Exercise data below:

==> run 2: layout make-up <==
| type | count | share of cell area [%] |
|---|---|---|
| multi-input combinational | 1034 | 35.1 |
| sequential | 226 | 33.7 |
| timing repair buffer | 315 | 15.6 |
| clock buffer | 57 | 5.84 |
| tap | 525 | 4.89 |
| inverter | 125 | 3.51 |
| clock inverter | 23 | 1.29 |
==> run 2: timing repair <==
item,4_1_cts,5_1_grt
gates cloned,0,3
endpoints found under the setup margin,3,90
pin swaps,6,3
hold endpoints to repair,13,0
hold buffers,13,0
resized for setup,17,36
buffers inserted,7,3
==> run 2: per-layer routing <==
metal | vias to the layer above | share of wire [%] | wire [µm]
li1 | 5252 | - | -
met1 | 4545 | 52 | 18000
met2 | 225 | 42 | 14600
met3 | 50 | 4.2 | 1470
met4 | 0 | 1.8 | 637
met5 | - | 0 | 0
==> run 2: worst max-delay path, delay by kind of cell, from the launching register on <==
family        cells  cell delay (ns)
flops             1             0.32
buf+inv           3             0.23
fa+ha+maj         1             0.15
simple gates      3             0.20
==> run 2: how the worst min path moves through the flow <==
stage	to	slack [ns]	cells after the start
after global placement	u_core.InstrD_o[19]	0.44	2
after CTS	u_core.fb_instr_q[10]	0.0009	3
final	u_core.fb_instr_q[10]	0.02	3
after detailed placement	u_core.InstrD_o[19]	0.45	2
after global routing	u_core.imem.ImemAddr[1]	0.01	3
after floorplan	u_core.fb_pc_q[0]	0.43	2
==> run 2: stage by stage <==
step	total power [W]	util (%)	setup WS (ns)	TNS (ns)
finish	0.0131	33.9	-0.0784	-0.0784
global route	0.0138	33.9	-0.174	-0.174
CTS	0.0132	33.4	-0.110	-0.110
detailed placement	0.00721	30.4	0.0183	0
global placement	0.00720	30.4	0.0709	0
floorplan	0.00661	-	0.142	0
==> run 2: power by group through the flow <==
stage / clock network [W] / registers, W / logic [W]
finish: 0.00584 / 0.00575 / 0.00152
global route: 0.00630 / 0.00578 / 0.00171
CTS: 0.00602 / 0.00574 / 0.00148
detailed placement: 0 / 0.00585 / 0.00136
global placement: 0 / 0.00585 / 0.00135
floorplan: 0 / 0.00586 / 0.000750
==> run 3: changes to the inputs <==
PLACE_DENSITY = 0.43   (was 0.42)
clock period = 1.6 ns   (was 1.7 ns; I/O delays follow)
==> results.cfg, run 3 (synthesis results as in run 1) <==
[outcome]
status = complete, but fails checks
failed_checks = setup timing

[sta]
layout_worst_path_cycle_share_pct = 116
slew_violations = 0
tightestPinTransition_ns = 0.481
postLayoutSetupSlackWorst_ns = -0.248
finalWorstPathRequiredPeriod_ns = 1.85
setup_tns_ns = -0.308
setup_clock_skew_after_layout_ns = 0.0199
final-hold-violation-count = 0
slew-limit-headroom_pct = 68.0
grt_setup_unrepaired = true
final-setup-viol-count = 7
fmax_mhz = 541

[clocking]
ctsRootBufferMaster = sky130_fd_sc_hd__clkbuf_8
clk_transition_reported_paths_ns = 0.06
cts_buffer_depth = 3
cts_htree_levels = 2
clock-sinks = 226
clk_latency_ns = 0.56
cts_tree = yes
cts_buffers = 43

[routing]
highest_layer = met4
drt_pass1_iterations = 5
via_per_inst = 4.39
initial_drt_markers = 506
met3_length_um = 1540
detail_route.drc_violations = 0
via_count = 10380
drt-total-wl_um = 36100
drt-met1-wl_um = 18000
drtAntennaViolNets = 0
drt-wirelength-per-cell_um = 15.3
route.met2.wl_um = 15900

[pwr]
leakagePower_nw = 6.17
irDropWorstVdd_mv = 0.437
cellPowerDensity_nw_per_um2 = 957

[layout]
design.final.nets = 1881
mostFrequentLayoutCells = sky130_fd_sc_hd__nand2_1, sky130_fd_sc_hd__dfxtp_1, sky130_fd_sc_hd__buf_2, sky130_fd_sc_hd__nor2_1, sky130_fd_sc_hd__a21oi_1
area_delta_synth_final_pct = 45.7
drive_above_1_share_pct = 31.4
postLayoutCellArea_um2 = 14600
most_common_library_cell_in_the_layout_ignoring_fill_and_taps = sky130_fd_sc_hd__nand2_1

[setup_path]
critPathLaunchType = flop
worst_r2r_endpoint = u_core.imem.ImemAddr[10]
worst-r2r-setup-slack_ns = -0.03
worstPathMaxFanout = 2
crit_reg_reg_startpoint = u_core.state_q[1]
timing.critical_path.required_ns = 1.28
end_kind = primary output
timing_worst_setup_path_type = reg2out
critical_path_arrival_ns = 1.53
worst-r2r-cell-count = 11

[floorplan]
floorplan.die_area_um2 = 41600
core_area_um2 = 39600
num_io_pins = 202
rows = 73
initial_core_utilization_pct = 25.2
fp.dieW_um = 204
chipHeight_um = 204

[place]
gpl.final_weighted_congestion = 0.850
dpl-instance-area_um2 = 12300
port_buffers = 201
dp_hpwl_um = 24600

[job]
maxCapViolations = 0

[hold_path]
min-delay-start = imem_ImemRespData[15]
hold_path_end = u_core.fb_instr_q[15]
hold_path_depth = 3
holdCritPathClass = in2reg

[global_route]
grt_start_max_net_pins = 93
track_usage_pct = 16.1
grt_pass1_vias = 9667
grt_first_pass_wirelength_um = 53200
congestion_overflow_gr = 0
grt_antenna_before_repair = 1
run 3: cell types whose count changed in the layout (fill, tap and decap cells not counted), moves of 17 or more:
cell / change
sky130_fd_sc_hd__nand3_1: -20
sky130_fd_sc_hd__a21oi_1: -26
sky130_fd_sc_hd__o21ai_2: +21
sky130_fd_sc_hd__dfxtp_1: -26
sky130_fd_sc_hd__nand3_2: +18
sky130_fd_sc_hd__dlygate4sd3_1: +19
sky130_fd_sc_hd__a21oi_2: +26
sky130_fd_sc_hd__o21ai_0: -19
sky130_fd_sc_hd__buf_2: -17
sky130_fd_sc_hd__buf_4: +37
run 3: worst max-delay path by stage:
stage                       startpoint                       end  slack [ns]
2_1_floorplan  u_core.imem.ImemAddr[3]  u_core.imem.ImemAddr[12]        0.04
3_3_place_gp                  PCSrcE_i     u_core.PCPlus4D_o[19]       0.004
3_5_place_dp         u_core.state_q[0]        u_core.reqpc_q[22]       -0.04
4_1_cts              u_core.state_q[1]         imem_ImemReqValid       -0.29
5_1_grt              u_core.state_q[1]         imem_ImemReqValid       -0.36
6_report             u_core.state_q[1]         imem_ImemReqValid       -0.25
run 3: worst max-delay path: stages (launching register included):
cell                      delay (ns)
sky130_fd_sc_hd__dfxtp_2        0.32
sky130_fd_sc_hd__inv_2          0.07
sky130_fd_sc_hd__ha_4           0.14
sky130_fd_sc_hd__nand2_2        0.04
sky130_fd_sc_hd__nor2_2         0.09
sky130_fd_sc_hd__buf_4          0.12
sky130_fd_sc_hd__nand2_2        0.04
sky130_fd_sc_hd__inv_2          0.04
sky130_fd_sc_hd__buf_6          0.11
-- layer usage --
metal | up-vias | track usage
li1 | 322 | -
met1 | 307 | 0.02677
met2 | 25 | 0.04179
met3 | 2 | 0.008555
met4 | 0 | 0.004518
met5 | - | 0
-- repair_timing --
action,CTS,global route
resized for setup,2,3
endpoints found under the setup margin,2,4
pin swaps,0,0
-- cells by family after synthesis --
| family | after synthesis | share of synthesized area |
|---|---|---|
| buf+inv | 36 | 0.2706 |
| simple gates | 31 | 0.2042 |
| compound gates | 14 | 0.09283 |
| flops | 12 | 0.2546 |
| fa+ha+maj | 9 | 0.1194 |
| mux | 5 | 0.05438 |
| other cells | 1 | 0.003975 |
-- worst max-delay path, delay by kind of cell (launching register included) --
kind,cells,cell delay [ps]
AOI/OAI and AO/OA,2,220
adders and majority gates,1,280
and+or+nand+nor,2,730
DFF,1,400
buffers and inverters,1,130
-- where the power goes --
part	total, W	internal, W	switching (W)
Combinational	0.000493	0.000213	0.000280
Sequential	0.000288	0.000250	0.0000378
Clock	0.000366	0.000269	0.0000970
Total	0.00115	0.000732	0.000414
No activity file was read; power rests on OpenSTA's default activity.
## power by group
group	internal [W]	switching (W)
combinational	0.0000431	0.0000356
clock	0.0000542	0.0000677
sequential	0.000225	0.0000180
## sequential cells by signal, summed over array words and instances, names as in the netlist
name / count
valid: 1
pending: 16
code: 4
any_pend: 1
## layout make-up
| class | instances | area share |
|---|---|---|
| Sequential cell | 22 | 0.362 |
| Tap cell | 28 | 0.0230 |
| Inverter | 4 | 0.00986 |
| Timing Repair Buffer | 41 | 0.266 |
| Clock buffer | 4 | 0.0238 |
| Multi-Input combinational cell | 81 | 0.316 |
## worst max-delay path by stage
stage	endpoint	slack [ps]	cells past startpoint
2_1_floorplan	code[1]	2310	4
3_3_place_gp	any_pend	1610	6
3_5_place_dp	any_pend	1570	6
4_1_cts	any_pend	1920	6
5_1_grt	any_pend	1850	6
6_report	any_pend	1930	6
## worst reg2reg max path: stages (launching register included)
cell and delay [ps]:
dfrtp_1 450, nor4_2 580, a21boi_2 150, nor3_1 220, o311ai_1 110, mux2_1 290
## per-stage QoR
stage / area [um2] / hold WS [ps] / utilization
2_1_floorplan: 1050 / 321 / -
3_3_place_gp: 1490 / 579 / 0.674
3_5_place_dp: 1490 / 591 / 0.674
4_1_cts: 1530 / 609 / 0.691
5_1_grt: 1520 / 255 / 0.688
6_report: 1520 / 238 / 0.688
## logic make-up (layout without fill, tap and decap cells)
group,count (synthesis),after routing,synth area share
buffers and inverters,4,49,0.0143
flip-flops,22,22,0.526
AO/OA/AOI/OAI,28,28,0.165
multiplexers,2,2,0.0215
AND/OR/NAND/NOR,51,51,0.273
==> src/rtl/iir_sample_sched.sv <==
// Sample scheduler feeding an ap_ctrl_hs IIR core: paces samples from a tick divider, generates stimulus, captures results.
// Latency: x loaded on the issuing tick, ap_start from the next cycle; y/y_valid one cycle after ap_done.
// Backpressure: ap_start and x are held until ap_ready; ticks arriving while a transaction is open are dropped and counted.
module iir_sample_sched #(
    parameter int DW    = 20,
    parameter int DIV_W = 10,
    parameter int IMP_W = 10
) (
    input  logic             clk,
    input  logic             rst_n,
    input  logic             enable,
    input  logic [1:0]       mode,
    input  logic [DIV_W-1:0] period,
    input  logic [DW-1:0]    amp,
    input  logic [DW-1:0]    s_data,
    input  logic             s_valid,
    output logic             s_ready,
    output logic             ap_start,
    input  logic             ap_ready,
    input  logic             ap_done,
    input  logic             ap_idle,
    output logic [DW-1:0]    x,
    input  logic [DW-1:0]    ap_return,
    output logic [DW-1:0]    y,
    output logic             y_valid,
    output logic [15:0]      overrun_cnt,
    output logic             busy
);

    localparam logic [1:0] ST_IDLE  = 2'd0;
    localparam logic [1:0] ST_START = 2'd1;
    localparam logic [1:0] ST_WAIT  = 2'd2;

    localparam logic [1:0] MODE_IMP  = 2'd0;
    localparam logic [1:0] MODE_STEP = 2'd1;
    localparam logic [1:0] MODE_SQR  = 2'd2;

    localparam logic [DW-1:0] MIN_NEG = {1'b1, {(DW-1){1'b0}}};
    localparam logic [DW-1:0] MAX_POS = {1'b0, {(DW-1){1'b1}}};

    // Assert asynchronously, release two clocks later so no flop sees a release near an edge.
    logic [1:0] rst_sync;
    logic       rst_int_n;

    always_ff @(posedge clk or negedge rst_n) begin
        if (!rst_n) begin
            rst_sync <= 2'b00;
        end else begin
            rst_sync <= {rst_sync[0], 1'b1};
        end
    end

    assign rst_int_n = rst_sync[1];

    logic unused_status;
    assign unused_status = ap_idle;

    logic [1:0]       state;
    logic [IMP_W-1:0] n;
    logic [DIV_W-1:0] tick_cnt;
    logic             run_q;
    logic             tick;
    logic             idle;
    logic             src_ok;
    logic             issue;
    logic             drop;
    logic [DW-1:0]    neg_amp;
    logic [DW-1:0]    stim;

    // run_q holds the counter in reload for the first enabled cycle, so the first tick lands period+1 clocks in.
    assign tick    = enable & run_q & (tick_cnt == '0);
    assign idle    = (state == ST_IDLE);
    assign src_ok  = (mode != 2'd3) | s_valid;
    assign issue   = idle & tick & src_ok;
    assign drop    = ~idle & tick & src_ok;
    assign s_ready = idle & enable & tick & s_valid & (mode == 2'd3);
    assign ap_start = (state == ST_START);
    assign busy     = ~idle;

    always_comb begin
        neg_amp = (amp == MIN_NEG) ? MAX_POS : ({DW{1'b0}} - amp);
        case (mode)
            MODE_IMP:  stim = (n == '0) ? amp : '0;
            MODE_STEP: stim = amp;
            MODE_SQR:  stim = n[IMP_W-1] ? neg_amp : amp;
            default:   stim = s_data;
        endcase
    end

    always_ff @(posedge clk or negedge rst_int_n) begin
        if (!rst_int_n) begin
            run_q    <= 1'b0;
            tick_cnt <= '0;
        end else begin
            run_q <= enable;
            if (!enable || !run_q || tick) begin
                tick_cnt <= period;
            end else begin
                tick_cnt <= tick_cnt - DIV_W'(1);
            end
        end
    end

    always_ff @(posedge clk or negedge rst_int_n) begin
        if (!rst_int_n) begin
            state       <= ST_IDLE;
            n           <= '0;
            x           <= '0;
            y           <= '0;
            y_valid     <= 1'b0;
            overrun_cnt <= '0;
        end else begin
            y_valid <= 1'b0;

            if (!enable) begin
                n <= '0;
            end else if (issue) begin
                n <= n + IMP_W'(1);
            end

            if (drop && overrun_cnt != 16'hFFFF) begin
                overrun_cnt <= overrun_cnt + 16'd1;
            end

            if (!idle && ap_done) begin
                y       <= ap_return;
                y_valid <= 1'b1;
            end

            case (state)
                ST_IDLE: begin
                    if (issue) begin
                        x     <= stim;
                        state <= ST_START;
                    end
                end
                ST_START: begin
                    if (ap_ready) begin
                        state <= ap_done ? ST_IDLE : ST_WAIT;
                    end
                end
                ST_WAIT: begin
                    if (ap_done) begin
                        state <= ST_IDLE;
                    end
                end
                default: state <= ST_IDLE;
            endcase
        end
    end

endmodule
===== config.mk =====
export PLATFORM = sky130hd
export DESIGN_NAME = nibble_red_seq
export DESIGN_NICKNAME = d
export VERILOG_FILES = /design/src/rtl/nibble_red_seq.sv
export SDC_FILE = /design/constraint.sdc
export NUM_CORES = 1
export LEC_CHECK = 0
export ABC_AREA = 1
export CAP_MARGIN = 15
export CORE_ASPECT_RATIO = 1.5
export CORE_UTILIZATION = 40
export DETAILED_ROUTE_END_ITERATION = 7
export PLACE_DENSITY = 0.61
export SLEW_MARGIN = 20
export SYNTH_ARGS = -nofsm -noshare
export SYNTH_HDL_FRONTEND = slang
export SYNTH_SLANG_ARGS = --single-unit

===== constraint.sdc =====
create_clock -name clk -period 7.7 [get_ports clk]
set_input_delay 1.155 -clock clk [delete_from_list [all_inputs] [get_ports clk]]
set_output_delay 1.155 -clock clk [all_outputs]
set_load 0.05 [all_outputs]

===== src/rtl/nibble_red_seq.sv =====
// Nibble-pair reduction sequencer: one nibble pair per cycle through a
// 5-bit CLA, accumulated into a 16-bit two's-complement result.
//
// Ports:
//   clk, rst_n        clock, async active-low reset
//   start             request (sampled only when idle)
//   signed_mode       1: signed nibbles, 0: unsigned (latched with start)
//   A, B              16-bit operands (latched with start)
//   busy              high while not idle
//   done              one-cycle pulse when result is final
//   result            reduction result, held until next completion

module CLA_5bit (
  input  logic [4:0] a,
  input  logic [4:0] b,
  input  logic       cin,
  output logic [5:0] sum
);

  logic [4:0] g;
  logic [4:0] p;
  logic [5:0] c;

  assign g = a & b;
  assign p = a ^ b;

  // Flattened lookahead: every carry is a function of g, p and cin only.
  assign c[0] = cin;
  assign c[1] = g[0] | (p[0] & cin);
  assign c[2] = g[1] | (p[1] & g[0])
              | (p[1] & p[0] & cin);
  assign c[3] = g[2] | (p[2] & g[1])
              | (p[2] & p[1] & g[0])
              | (p[2] & p[1] & p[0] & cin);
  assign c[4] = g[3] | (p[3] & g[2])
              | (p[3] & p[2] & g[1])
              | (p[3] & p[2] & p[1] & g[0])
              | (p[3] & p[2] & p[1] & p[0] & cin);
  assign c[5] = g[4] | (p[4] & g[3])
              | (p[4] & p[3] & g[2])
              | (p[4] & p[3] & p[2] & g[1])
              | (p[4] & p[3] & p[2] & p[1] & g[0])
              | (p[4] & p[3] & p[2] & p[1] & p[0] & cin);

  assign sum = {c[5], p ^ c[4:0]};

endmodule

module nibble_red_seq (
  input  logic        clk,
  input  logic        rst_n,
  input  logic        start,
  input  logic        signed_mode,
  input  logic [15:0] A,
  input  logic [15:0] B,
  output logic        busy,
  output logic        done,
  output logic [15:0] result
);

  typedef enum logic [1:0] {
    S_IDLE,
    S_RUN,
    S_DONE
  } state_t;

  state_t      state_q;
  state_t      state_n;
  logic [15:0] a_q;
  logic [15:0] b_q;
  logic        mode_q;
  logic [15:0] acc_q;
  logic [1:0]  cnt_q;
  logic [15:0] result_q;

  logic [3:0]  a_nib;
  logic [3:0]  b_nib;
  logic [4:0]  a_ext;
  logic [4:0]  b_ext;
  logic [5:0]  sum;
  logic [15:0] pair;

  assign a_nib = a_q[{cnt_q, 2'b00} +: 4];
  assign b_nib = b_q[{cnt_q, 2'b00} +: 4];
  assign a_ext = {mode_q & a_nib[3], a_nib};
  assign b_ext = {mode_q & b_nib[3], b_nib};

  CLA_5bit u_cla (
    .a   (a_ext),
    .b   (b_ext),
    .cin (1'b0),
    .sum (sum)
  );

  // Signed pair sums fit in 5 bits (-16..14); sum[5] is a stale carry there.
  assign pair = mode_q ? {{11{sum[4]}}, sum[4:0]}
                       : {10'd0, sum};

  always_comb begin
    state_n = state_q;
    unique case (state_q)
      S_IDLE: if (start) state_n = S_RUN;
      S_RUN:  if (cnt_q == 2'd3) state_n = S_DONE;
      S_DONE: state_n = S_IDLE;
      default: state_n = S_IDLE;
    endcase
  end

  always_ff @(posedge clk or negedge rst_n) begin
    if (!rst_n) begin
      state_q <= S_IDLE;
    end else begin
      state_q <= state_n;
    end
  end

  always_ff @(posedge clk or negedge rst_n) begin
    if (!rst_n) begin
      a_q      <= '0;
      b_q      <= '0;
      mode_q   <= 1'b0;
      acc_q    <= '0;
      cnt_q    <= '0;
      result_q <= '0;
    end else begin
      unique case (state_q)
        S_IDLE: begin
          if (start) begin
            a_q    <= A;
            b_q    <= B;
            mode_q <= signed_mode;
            acc_q  <= '0;
            cnt_q  <= '0;
          end
        end
        S_RUN: begin
          acc_q <= acc_q + pair;
          cnt_q <= cnt_q + 2'd1;
          if (cnt_q == 2'd3) result_q <= acc_q + pair;
        end
        default: ;
      endcase
    end
  end

  assign busy   = (state_q != S_IDLE);
  assign done   = (state_q == S_DONE);
  assign result = result_q;

endmodule


# --- Word-level counts from Yosys, hierarchy flattened ---
# Cells that the tools add are included.
word_totals:
  reg_bits: 69
  out_inout_bits: 18
  elab_cells: 62
op_classes:
  eq_ne: 5
  addsub: 2
  mux: 8
  shift: 2
  bitwise_logic: 31
  reduce_logical: 7
op_table:
  columns: ["operator", "n"]
  rows:
  - ["$mux W16", 2]
  - ["$pmux W16 S2", 1]
  - ["$shiftx A16 B5 Y4", 2]
  - ["$and A1 B1 Y1", 18]
  - ["$add A16 B16 Y16", 1]
  - ["$or A1 B1 Y1", 10]
  - ["$xor A5 B5 Y5", 2]
  - ["$pmux W2 S2", 2]
  - ["$reduce_and A2 Y1", 4]
  - ["$mux W2", 3]
  - ["$and A5 B5 Y5", 1]
  - ["$eq A2 B2 Y1 const B", 2]
  - ["$ne A2 B2 Y1 const B", 2]
  - ["$reduce_bool A2 Y1", 2]
  - ["$add A2 B1 Y2 const B", 1]
  - ["$eq A2 B1 Y1 const B", 1]
  - ["$logic_not A2 Y1", 1]

# --- Longest topological paths before layout ---
# Gate-level depths: netlist (run 1).
logic_depth:
  depth_word: 11
  depth_mapped: 29
  depth_no_buf: 27

# --- Hierarchy ---
# From an unflattened synthesis (run 1), not the netlist that was laid out.
hier_totals:
  cells_unflattened: 466
  area_unflattened_um2: 3925.0
modules_own_cells:
  columns: ["module", "n_inst", "area_each_um2", "cells_each", "seq_area_each_um2"]
  rows:
  - ["nibble_red_seq", 1, 3707.3, 431, 1726.7]
  - ["CLA_5bit", 1, 217.7, 35, 0.0]

# --- Worst setup path before layout (run 1) ---
# No wires, ideal clock.
synth_path:
  path_kind: "register to register"
  from: "register cnt_q[0]"
  to: "register result_q[15], in the netlist result[15]"
  arrival_ns: 3.397
  slack_ns: 4.185
  stages_incl_launch_ff: 26
  setup_ns: 0.118
  path_buffers: 3
  path_cell_list: "dfrtp_1 > clkbuf_1 > inv_1 > clkbuf_1 > o21ai_0 > o22ai_1 > ha_1 > nand2_1 > nand2_1 > nand2_2 > nand3_2 > buf_4 > nand2_1 > inv_1 > ha_1 > nand2_1 > o211ai_1 > nand2_1 > nand3b_1 > nand2_1 > nor2_4 > nand2_2 > nand2_1 > nand2_1 > nand3_1 > nand2_1"
synth_via:
  elab_chain_len: 10
  word_cells_on_any_way: 37
  cone_classes: "add/sub: 1; eq/ne: 1; shift: 2; mux: 1; bitwise: 31; reduce/logical: 1"
synth_rtl:
  columns: ["item", "line_no", "text"]
  rows:
  - ["from (decl)", "73", "logic [1:0] cnt_q;"]
  - ["from (signal assigned)", "138", "cnt_q <= cnt_q + 2'd1;"]
  - ["$shiftx A16 B5 Y4, on equally long branches", "83, 84", null]
  - ["$and A1 B1 Y1, on equally long branches", "85, 86", null]
  - ["$xor A5 B5 Y5", "25", "assign p = a ^ b;"]
  - ["$and A1 B1 Y1, on equally long branches", null, null]
  - ["$or A1 B1 Y1, or another cell as far along", "39", "assign c[5] = g[4] | (p[4] & g[3])"]
  - ["$or A1 B1 Y1, or another cell as far along", "40", "| (p[4] & p[3] & g[2])"]
  - ["$or A1 B1 Y1 or $and A1 B1 Y1 (tied branches)", "41, 42", null]
  - ["$or A1 B1 Y1", "42", "| (p[4] & p[3] & p[2] & p[1] & g[0])"]
  - ["$mux W16", "96", "assign pair = mode_q ? {{11{sum[4]}}, sum[4:0]}"]
  - ["$add A16 B16 Y16", "139", "if (cnt_q == 2'd3) result_q <= acc_q + pair;"]
  - ["to (signal assigned)", "139", null]
  - ["to (decl)", "74", "logic [15:0] result_q;"]
# Several ways; a longest one is shown, not always the timed one.
# A chain may end at the register's enable or synchronous reset.

# --- Worst setup path after layout (run 1) ---
layout_path:
  from: "register cnt_q[0]"
  to: "register acc_q[15]"
layout_via:
  elab_chain_len: 11
  word_cells_on_any_way: 36
  cone_classes: "add/sub: 1; shift: 2; mux: 2; bitwise: 31"
layout_rtl:
  columns: ["item", "line_no", "text"]
  rows:
  - ["$shiftx A16 B5 Y4, on equally long branches", "83, 84", null]
  - ["$and A1 B1 Y1, on equally long branches", "85, 86", null]
  - ["$xor A5 B5 Y5", "25", null]
  - ["$and A1 B1 Y1, on equally long branches", null, null]
  - ["$or A1 B1 Y1, or another cell as far along", "39", null]
  - ["$or A1 B1 Y1, or another cell as far along", "40", null]
  - ["$or A1 B1 Y1 or $and A1 B1 Y1 (tied branches)", "41, 42", null]
  - ["$or A1 B1 Y1", "42", null]
  - ["$mux W16 (*)", "96", null]
  - ["$add A16 B16 Y16 (*)", "137", "acc_q <= acc_q + pair;"]
  - ["$pmux W16 S2 (*)", "126", "unique case (state_q)"]
  - ["to (signal assigned)", "137", null]
  - ["to (decl)", "72", "logic [15:0] acc_q;"]
# Every way passes the cells marked *; elsewhere a longest branch is shown, timed or not.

End of Exercise data.

Exercise requirements: Make a copy of each line in the records above that has the word "moves".

Result:
==> run 2: how the worst min path moves through the flow <==
run 3: cell types whose count changed in the layout (fill, tap and decap cells not counted), moves of 17 or more:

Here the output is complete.